** Opening Data provided block **
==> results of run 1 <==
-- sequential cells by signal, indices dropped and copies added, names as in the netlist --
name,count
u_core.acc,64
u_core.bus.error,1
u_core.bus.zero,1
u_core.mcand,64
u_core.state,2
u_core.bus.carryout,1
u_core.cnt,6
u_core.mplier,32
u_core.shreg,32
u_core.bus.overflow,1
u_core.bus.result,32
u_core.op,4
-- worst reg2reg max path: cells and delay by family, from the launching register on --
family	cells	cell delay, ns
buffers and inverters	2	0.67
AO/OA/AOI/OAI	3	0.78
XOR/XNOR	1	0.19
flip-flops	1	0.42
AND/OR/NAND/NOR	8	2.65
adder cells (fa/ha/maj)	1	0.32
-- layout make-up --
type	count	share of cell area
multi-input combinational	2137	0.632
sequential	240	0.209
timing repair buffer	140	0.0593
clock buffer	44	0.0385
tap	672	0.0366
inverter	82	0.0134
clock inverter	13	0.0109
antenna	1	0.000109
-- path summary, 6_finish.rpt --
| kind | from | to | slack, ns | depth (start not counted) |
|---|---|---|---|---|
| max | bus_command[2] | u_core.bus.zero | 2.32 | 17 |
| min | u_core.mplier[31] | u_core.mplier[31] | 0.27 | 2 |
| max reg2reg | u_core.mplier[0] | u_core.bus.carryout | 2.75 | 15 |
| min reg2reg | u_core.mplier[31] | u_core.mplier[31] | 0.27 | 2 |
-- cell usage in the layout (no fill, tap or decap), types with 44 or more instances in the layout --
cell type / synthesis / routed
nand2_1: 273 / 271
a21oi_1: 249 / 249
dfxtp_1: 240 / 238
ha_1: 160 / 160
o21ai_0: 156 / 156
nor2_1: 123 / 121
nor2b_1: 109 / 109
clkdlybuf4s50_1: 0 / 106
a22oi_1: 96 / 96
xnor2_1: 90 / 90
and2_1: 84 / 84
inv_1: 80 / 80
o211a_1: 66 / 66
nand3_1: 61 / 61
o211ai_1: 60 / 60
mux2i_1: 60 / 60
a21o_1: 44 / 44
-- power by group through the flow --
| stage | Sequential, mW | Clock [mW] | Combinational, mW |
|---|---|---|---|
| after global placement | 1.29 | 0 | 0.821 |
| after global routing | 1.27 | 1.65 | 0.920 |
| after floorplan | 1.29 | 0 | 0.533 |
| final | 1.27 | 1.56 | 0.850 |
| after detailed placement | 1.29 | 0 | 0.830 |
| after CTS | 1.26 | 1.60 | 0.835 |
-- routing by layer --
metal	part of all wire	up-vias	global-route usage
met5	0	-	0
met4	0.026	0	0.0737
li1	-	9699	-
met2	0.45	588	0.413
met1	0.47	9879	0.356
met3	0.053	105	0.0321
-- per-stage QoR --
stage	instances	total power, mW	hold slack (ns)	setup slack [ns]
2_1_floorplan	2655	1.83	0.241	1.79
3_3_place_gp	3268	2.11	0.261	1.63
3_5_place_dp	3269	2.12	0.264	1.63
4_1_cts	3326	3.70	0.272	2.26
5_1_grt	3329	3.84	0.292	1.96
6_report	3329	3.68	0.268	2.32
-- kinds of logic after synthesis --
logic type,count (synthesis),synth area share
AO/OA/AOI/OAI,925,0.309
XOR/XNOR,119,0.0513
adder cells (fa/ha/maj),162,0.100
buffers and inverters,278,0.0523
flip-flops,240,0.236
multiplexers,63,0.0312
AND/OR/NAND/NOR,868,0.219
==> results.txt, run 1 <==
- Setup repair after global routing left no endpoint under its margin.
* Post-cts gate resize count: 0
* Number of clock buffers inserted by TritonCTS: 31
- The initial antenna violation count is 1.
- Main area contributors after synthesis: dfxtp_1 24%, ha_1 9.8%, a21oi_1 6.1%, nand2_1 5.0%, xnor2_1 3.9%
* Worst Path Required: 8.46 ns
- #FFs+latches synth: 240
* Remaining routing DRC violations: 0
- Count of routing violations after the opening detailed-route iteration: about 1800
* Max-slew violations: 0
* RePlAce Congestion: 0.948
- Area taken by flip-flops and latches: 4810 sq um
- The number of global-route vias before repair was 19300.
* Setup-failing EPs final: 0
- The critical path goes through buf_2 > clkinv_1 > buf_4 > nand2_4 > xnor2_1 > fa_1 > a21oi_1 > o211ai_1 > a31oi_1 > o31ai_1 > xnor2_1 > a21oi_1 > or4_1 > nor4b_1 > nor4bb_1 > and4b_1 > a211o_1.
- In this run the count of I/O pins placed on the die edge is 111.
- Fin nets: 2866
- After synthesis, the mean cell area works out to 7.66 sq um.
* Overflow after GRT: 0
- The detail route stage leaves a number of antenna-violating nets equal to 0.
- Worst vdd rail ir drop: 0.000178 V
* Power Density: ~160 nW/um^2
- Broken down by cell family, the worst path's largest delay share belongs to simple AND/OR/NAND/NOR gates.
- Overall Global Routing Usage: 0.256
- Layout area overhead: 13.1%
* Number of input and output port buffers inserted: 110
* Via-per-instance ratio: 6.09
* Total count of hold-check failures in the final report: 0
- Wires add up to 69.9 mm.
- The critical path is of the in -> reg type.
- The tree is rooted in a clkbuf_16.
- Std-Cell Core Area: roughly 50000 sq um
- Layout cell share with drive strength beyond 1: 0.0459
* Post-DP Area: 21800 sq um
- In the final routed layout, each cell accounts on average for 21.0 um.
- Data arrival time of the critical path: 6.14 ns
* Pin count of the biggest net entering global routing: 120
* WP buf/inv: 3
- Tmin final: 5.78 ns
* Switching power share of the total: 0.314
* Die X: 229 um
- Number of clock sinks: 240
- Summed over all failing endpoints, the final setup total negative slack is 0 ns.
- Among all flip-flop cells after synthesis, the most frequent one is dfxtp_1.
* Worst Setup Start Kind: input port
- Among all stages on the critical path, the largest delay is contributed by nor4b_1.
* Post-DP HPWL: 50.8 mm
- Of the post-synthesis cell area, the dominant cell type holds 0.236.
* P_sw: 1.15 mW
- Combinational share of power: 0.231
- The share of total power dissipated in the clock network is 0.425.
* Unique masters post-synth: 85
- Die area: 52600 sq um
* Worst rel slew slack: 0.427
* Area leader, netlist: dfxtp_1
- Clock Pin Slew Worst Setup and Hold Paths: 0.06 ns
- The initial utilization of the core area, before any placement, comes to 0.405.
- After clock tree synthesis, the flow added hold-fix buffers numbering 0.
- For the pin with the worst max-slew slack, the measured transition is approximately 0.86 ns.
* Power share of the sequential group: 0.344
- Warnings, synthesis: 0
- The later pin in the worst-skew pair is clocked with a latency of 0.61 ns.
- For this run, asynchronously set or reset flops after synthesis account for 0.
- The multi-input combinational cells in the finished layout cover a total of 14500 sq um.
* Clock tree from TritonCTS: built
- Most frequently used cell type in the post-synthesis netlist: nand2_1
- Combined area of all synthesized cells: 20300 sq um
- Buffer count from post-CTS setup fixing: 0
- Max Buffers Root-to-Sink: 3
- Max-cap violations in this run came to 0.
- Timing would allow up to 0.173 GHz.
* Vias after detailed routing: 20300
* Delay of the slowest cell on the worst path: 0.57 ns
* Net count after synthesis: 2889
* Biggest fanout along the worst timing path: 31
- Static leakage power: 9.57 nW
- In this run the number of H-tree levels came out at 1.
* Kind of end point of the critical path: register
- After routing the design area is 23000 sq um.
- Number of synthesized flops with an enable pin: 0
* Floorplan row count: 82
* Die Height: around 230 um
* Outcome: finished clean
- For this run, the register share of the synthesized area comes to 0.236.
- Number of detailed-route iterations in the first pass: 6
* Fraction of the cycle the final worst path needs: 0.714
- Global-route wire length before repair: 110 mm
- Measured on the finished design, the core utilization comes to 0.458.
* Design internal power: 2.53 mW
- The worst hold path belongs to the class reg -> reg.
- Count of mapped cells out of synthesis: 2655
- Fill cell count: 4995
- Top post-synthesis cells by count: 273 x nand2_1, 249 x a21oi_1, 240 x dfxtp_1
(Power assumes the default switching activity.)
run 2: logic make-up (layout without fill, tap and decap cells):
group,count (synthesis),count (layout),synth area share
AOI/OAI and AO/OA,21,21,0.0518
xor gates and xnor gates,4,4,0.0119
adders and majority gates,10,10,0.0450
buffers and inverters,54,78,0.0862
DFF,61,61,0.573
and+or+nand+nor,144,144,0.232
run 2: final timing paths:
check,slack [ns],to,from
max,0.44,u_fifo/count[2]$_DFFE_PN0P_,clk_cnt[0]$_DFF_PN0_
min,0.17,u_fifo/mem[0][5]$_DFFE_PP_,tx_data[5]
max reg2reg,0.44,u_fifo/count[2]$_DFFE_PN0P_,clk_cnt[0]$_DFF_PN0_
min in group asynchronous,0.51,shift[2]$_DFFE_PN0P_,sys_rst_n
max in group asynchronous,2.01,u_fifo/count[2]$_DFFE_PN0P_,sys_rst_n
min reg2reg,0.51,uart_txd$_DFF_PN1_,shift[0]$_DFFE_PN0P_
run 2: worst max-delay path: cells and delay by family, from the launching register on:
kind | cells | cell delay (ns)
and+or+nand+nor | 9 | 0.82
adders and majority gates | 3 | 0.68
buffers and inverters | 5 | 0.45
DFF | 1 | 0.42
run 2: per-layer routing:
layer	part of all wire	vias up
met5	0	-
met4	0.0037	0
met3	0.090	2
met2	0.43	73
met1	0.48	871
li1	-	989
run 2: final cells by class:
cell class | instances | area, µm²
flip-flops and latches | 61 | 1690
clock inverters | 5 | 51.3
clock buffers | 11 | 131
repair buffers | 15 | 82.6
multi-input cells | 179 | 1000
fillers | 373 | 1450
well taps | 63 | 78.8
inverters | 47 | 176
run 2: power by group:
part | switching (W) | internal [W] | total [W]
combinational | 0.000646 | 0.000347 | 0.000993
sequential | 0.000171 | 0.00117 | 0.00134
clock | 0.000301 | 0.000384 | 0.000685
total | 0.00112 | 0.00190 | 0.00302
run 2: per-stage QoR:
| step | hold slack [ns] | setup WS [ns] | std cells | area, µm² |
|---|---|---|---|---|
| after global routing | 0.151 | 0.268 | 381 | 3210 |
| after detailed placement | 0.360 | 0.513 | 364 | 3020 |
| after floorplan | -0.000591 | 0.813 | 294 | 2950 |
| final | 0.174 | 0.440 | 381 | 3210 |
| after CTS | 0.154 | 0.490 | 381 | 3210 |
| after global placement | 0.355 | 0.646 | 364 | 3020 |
[src/rtl/data_sram_bridge_pkg.sv]
// Shared types and constants for the data-side SRAM bridge.
package data_sram_bridge_pkg;

  typedef enum logic [1:0] {
    IDLE = 2'd0,
    REQ  = 2'd1,
    WAIT = 2'd2,
    DONE = 2'd3
  } state_t;

  localparam logic [1:0] SZ_BYTE = 2'd0;
  localparam logic [1:0] SZ_HALF = 2'd1;
  localparam logic [1:0] SZ_WORD = 2'd2;

endpackage

[src/rtl/data_size_enc.sv]
// Encodes store byte strobes or load size into the bus transfer size.
module data_size_enc
  import data_sram_bridge_pkg::*;
(
  input  logic       memwrite,
  input  logic [3:0] sig_write,
  input  logic [1:0] load_size,
  output logic [1:0] size
);

  // Stores derive size from the strobe pattern; loads pass load_size with 3 folded to word.
  always_comb begin
    size = SZ_WORD;
    if (memwrite) begin
      unique case (sig_write)
        4'b1111:                            size = SZ_WORD;
        4'b0011, 4'b1100:                   size = SZ_HALF;
        4'b0001, 4'b0010, 4'b0100, 4'b1000: size = SZ_BYTE;
        default:                            size = SZ_WORD;
      endcase
    end else begin
      size = (load_size == 2'd3) ? SZ_WORD : load_size;
    end
  end

endmodule

[src/rtl/data_sram_bridge.sv]
// Bridges the single-cycle memory-stage interface onto a split-transaction SRAM-like bus.
module data_sram_bridge
  import data_sram_bridge_pkg::*;
#(
  parameter int unsigned AW = 32,
  parameter int unsigned DW = 32
) (
  input  logic          clk,
  input  logic          rst,
  input  logic          memenM,
  input  logic          memwriteM,
  input  logic [3:0]    sig_write,
  input  logic [1:0]    load_size,
  input  logic [AW-1:0] aluoutM,
  input  logic [DW-1:0] writedataM,
  input  logic          stall_other,
  output logic [DW-1:0] readdataM,
  output logic          stall_mem,
  output logic          data_req,
  output logic          data_wr,
  output logic [1:0]    data_size,
  output logic [AW-1:0] data_addr,
  output logic [DW-1:0] data_wdata,
  input  logic          data_addr_ok,
  input  logic          data_data_ok,
  input  logic [DW-1:0] data_rdata
);

  state_t        state, state_nxt;
  logic          wr_q;
  logic [1:0]    size_q;
  logic [AW-1:0] addr_q;
  logic [DW-1:0] wdata_q;
  logic [DW-1:0] rdata_q;
  logic [1:0]    size_enc;
  logic          finish;

  data_size_enc u_size_enc (
    .memwrite  (memwriteM),
    .sig_write (sig_write),
    .load_size (load_size),
    .size      (size_enc)
  );

  // Data phase completes either alongside acceptance in REQ or later in WAIT.
  assign finish = data_data_ok & (((state == REQ) & data_addr_ok) | (state == WAIT));

  // State register.
  always_ff @(posedge clk) begin
    if (rst) state <= IDLE;
    else     state <= state_nxt;
  end

  // Next-state logic.
  always_comb begin
    state_nxt = state;
    unique case (state)
      IDLE: if (memenM) state_nxt = REQ;
      REQ: begin
        if (data_addr_ok & data_data_ok) state_nxt = DONE;
        else if (data_addr_ok)           state_nxt = WAIT;
      end
      WAIT: if (data_data_ok) state_nxt = DONE;
      DONE: if (!stall_other) state_nxt = IDLE;
      default: state_nxt = IDLE;
    endcase
  end

  // Request fields are captured once at issue so the bus never sees datapath changes mid-transaction.
  always_ff @(posedge clk) begin
    if (rst) begin
      wr_q    <= 1'b0;
      size_q  <= SZ_BYTE;
      addr_q  <= '0;
      wdata_q <= '0;
    end else if ((state == IDLE) && memenM) begin
      wr_q    <= memwriteM;
      size_q  <= size_enc;
      addr_q  <= aluoutM;
      wdata_q <= writedataM;
    end
  end

  // Load data is held until the next load completes; strays outside REQ/WAIT are ignored.
  always_ff @(posedge clk) begin
    if (rst)                rdata_q <= '0;
    else if (finish && !wr_q) rdata_q <= data_rdata;
  end

  assign stall_mem  = memenM & (state != DONE);
  assign data_req   = (state == REQ);
  assign data_wr    = wr_q;
  assign data_size  = size_q;
  assign data_addr  = addr_q;
  assign data_wdata = wdata_q;
  assign readdataM  = rdata_q;

endmodule
`config.mk`:
```
export PLATFORM = sky130hd
export DESIGN_NAME = muldiv
export DESIGN_NICKNAME = d
export VERILOG_FILES = /design/src/rtl/muldiv_pkg.sv /design/src/rtl/muldiv.sv
export SDC_FILE = /design/constraint.sdc
export NUM_CORES = 1
export LEC_CHECK = 0
export CORE_MARGIN = 2
export CORE_UTILIZATION = 55
export DETAILED_ROUTE_END_ITERATION = 8
export DONT_BUFFER_PORTS = 1
export GPL_TIMING_DRIVEN = 0
export PLACE_DENSITY = 0.76
export SYNTH_ARGS = -nofsm -noshare
export SYNTH_HDL_FRONTEND = slang
export SYNTH_SLANG_ARGS = --single-unit
```
`constraint.sdc`:
```
create_clock -name i_clk -period 14.6 [get_ports i_clk]
set_clock_uncertainty 0.1 [all_clocks]
set_input_delay 2.92 -clock i_clk [delete_from_list [all_inputs] [get_ports i_clk]]
set_output_delay 2.92 -clock i_clk [all_outputs]
set_load 0.01 [all_outputs]
```
`src/rtl/muldiv_pkg.sv`:
```
// Shared constants for the iterative multiply/divide unit: ALU operation codes,
// FSM state type and iteration count.
package muldiv_pkg;

    // Operation codes mirrored unchanged from the shared ALU defines.
    localparam logic [3:0] ALU_MUL = 4'hA;
    localparam logic [3:0] ALU_DIV = 4'hB;
    localparam logic [3:0] ALU_MOD = 4'hC;

    localparam int unsigned ITERATIONS = 32;
    localparam logic [4:0]  ITER_LAST  = 5'(ITERATIONS - 1);

    typedef enum logic [1:0] {
        ST_IDLE = 2'd0,
        ST_BUSY = 2'd1,
        ST_DONE = 2'd2
    } state_e;

endpackage

```
`src/rtl/muldiv.sv`:
```
// Multi-cycle unsigned multiply/divide/modulo: one bit per cycle, fixed
// 32-iteration latency, valid/ready request and response handshakes.
module muldiv
    import muldiv_pkg::*;
(
    input  logic        i_clk,
    input  logic        i_rst_n,
    input  logic        i_valid,
    output logic        o_ready,
    input  logic [31:0] i_op1,
    input  logic [31:0] i_op2,
    input  logic [3:0]  i_ctl,
    output logic        o_valid,
    input  logic        i_ready,
    output logic [31:0] o_res
);

    state_e      state_q, state_d;
    logic [4:0]  cnt_q, cnt_d;
    logic [3:0]  ctl_q, ctl_d;
    logic [31:0] a_q, a_d;     // multiplicand / quotient
    logic [31:0] b_q, b_d;     // multiplier / divisor
    logic [31:0] acc_q, acc_d; // product accumulator / remainder low bits
    logic [31:0] res_q, res_d;

    logic        is_div;
    logic [31:0] add_x, add_y;
    logic [32:0] sum;
    logic        r_ge;

    // Shared adder: add for MUL, subtract for DIV. The shifted remainder is
    // 33 bits; its top bit (acc_q[31]) forces R >= divisor on its own.
    assign is_div = (ctl_q == ALU_DIV) || (ctl_q == ALU_MOD);
    assign add_x  = is_div ? {acc_q[30:0], a_q[31]} : acc_q;
    assign add_y  = is_div ? ~b_q : a_q;
    assign sum    = {1'b0, add_x} + {1'b0, add_y} + {32'b0, is_div};
    assign r_ge   = acc_q[31] | sum[32];

    always_comb begin
        state_d = state_q;
        cnt_d   = cnt_q;
        ctl_d   = ctl_q;
        a_d     = a_q;
        b_d     = b_q;
        acc_d   = acc_q;
        res_d   = res_q;
        case (state_q)
            ST_IDLE: begin
                if (i_valid) begin
                    state_d = ST_BUSY;
                    cnt_d   = ITER_LAST;
                    ctl_d   = i_ctl;
                    a_d     = i_op1;
                    b_d     = i_op2;
                    acc_d   = '0;
                end
            end
            ST_BUSY: begin
                if (is_div) begin
                    acc_d = r_ge ? sum[31:0] : add_x;
                    a_d   = {a_q[30:0], r_ge};
                end else begin
                    if (b_q[0]) begin
                        acc_d = sum[31:0];
                    end
                    a_d = {a_q[30:0], 1'b0};
                    b_d = {1'b0, b_q[31:1]};
                end
                if (cnt_q == 5'd0) begin
                    state_d = ST_DONE;
                    case (ctl_q)
                        ALU_MUL: res_d = acc_d;
                        ALU_DIV: res_d = a_d;
                        ALU_MOD: res_d = acc_d;
                        default: res_d = '0;
                    endcase
                end else begin
                    cnt_d = cnt_q - 5'd1;
                end
            end
            ST_DONE: begin
                if (i_ready) begin
                    state_d = ST_IDLE;
                end
            end
            default: state_d = ST_IDLE;
        endcase
    end

    always_ff @(posedge i_clk) begin
        if (!i_rst_n) begin
            state_q <= ST_IDLE;
            cnt_q   <= '0;
            ctl_q   <= '0;
            a_q     <= '0;
            b_q     <= '0;
            acc_q   <= '0;
            res_q   <= '0;
        end else begin
            state_q <= state_d;
            cnt_q   <= cnt_d;
            ctl_q   <= ctl_d;
            a_q     <= a_d;
            b_q     <= b_d;
            acc_q   <= acc_d;
            res_q   <= res_d;
        end
    end

    assign o_ready = (state_q == ST_IDLE);
    assign o_valid = (state_q == ST_DONE);
    assign o_res   = res_q;

endmodule

```
==> impl_metrics.toml <==
[cts]
clockBufferDepth = 2
postCtsResizedCells = 0
post-cts-setup-buffers = 0
clkTransAtPathRegs_ns = 0.07
cts_max_level = 4
cts_sinks = 139
root_buffer = "clkbuf_16"
holdBufCountCts = 0
numCtsBuffers = 17
cts_tree = "done"
clk_latency_ns = 0.44

[finish]
fillCellCount = 1522
nNetsFinal = 1403
final_area_mm2 = 0.0100
drive_gt1_share_pct = 3.97
insertedDiodeCount = 0
multiInputGateArea_mm2 = 0.00594
syn_to_final_growth_pct = 9.23
final_cells = 1529
seq_area_mm2 = 0.00278

[setup_path]
cp_data_required_time_ns = 14.83
crit_path_end_kind = "register"
start_kind = "register"
path_class = "register to register"
slowest_delay_ns = 0.58
cp_max_fo = 10
crit_family = "buffers and inverters"
crit_slowest_cell = "clkbuf_1"
cpMostUsedCell = "clkbuf_1"
arrival_ns = 6.77
cp_cell_sequence = "nor3b_1 -> o21ai_1 -> inv_1 -> clkbuf_1 -> buf_2 -> clkbuf_1 -> clkbuf_1 -> fa_1 -> inv_1 -> fa_1 -> nand2b_1 -> a21oi_1 -> o21ai_1 -> nand3_1 -> a41oi_2 -> o21ai_2 -> buf_2 -> a21oi_1 -> a211o_1 -> a32o_1"
path_buf_inv = 7

[power_and_ir_drop]
power.total_w = 0.00114
p_leak_nw = 4.02
powerDensity_mw_per_mm2 = 114
vdd.ir_drop.worst_mv = 0.0876

[placed_design]
place_hpwl_mm = 25.3
place_inst = 1497
io_buffers = 0
place_congestion = 0.998
place_area_mm2 = 0.00946

[grt]
grt_pass1_vias = 9226
grt_overflow = 0
antenna_found_initial = 0
grt_usage_pct = 36.9
grt_pass1_wl_mm = 50.9
grt_max_degree = 17

[floorplan]
fp.dieH_um = 133
start_util_pct = 55.8
fp.dieW_um = 133
fp.dieArea_mm2 = 0.0178
coreArea_mm2 = 0.0165
rows = 47
io_pins = 106

[yosys]
synthArstFlopShare_pct = 0
synth_top_area_share_pct = 30.3
synth_area_mm2 = 0.00919
syn_inst = 1277
synth_area_leader_cell = "dfxtp_1"
yosysSeqAreaShare_pct = 30.3
avgSynthCellArea_um2 = 7.19
synth-seq-cells = 139
synth_flop_cell = "dfxtp_1"
yosysWarnings = 0
synth_area_leaders = "dfxtp_1 (30%), nand2_1 (14%), a311oi_1 (6.2%)"
synth_edf_count = 0
yosys.cell_types.count = 73
syn_nets = 1384

[detailed_routing]
wirelength_mm = 33.3
via_per_inst = 6.66
detail_route.iter0.violations = 1262
drtPass1Iterations = 6
dr_total_vias = 10177
antenna_left = 0
routedWlPerCell_um = 21.8
drc = 0

[timing]
setup_viol = 0
max_freq_ghz = 0.153
fin_hold_ws_ns = 0.403
setup_tns_ns = 0
min_period_ns = 6.54
hold_viol_final = 0
rsz0062_at_grt = "no"
slew_violations = 0
relSlewSlack_pct = 9.52
worst_pin_slew_ns = 1.35
timing.final.crit_share_pct = 44.8

[outcome]
status = "complete, no violations"

[flow_run]
cap_violations = 0

[min_path]
hold_class = "register to register"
** Closing Data provided block **
Exercise
Among the lines above, repeat exactly those from the line with "- In this run the number" to the line with "and+or+nand+nor,144,144,0.232", counting both ends.

Output below
- In this run the number of H-tree levels came out at 1.
* Kind of end point of the critical path: register
- After routing the design area is 23000 sq um.
- Number of synthesized flops with an enable pin: 0
* Floorplan row count: 82
* Die Height: around 230 um
* Outcome: finished clean
- For this run, the register share of the synthesized area comes to 0.236.
- Number of detailed-route iterations in the first pass: 6
* Fraction of the cycle the final worst path needs: 0.714
- Global-route wire length before repair: 110 mm
- Measured on the finished design, the core utilization comes to 0.458.
* Design internal power: 2.53 mW
- The worst hold path belongs to the class reg -> reg.
- Count of mapped cells out of synthesis: 2655
- Fill cell count: 4995
- Top post-synthesis cells by count: 273 x nand2_1, 249 x a21oi_1, 240 x dfxtp_1
(Power assumes the default switching activity.)
run 2: logic make-up (layout without fill, tap and decap cells):
group,count (synthesis),count (layout),synth area share
AOI/OAI and AO/OA,21,21,0.0518
xor gates and xnor gates,4,4,0.0119
adders and majority gates,10,10,0.0450
buffers and inverters,54,78,0.0862
DFF,61,61,0.573
and+or+nand+nor,144,144,0.232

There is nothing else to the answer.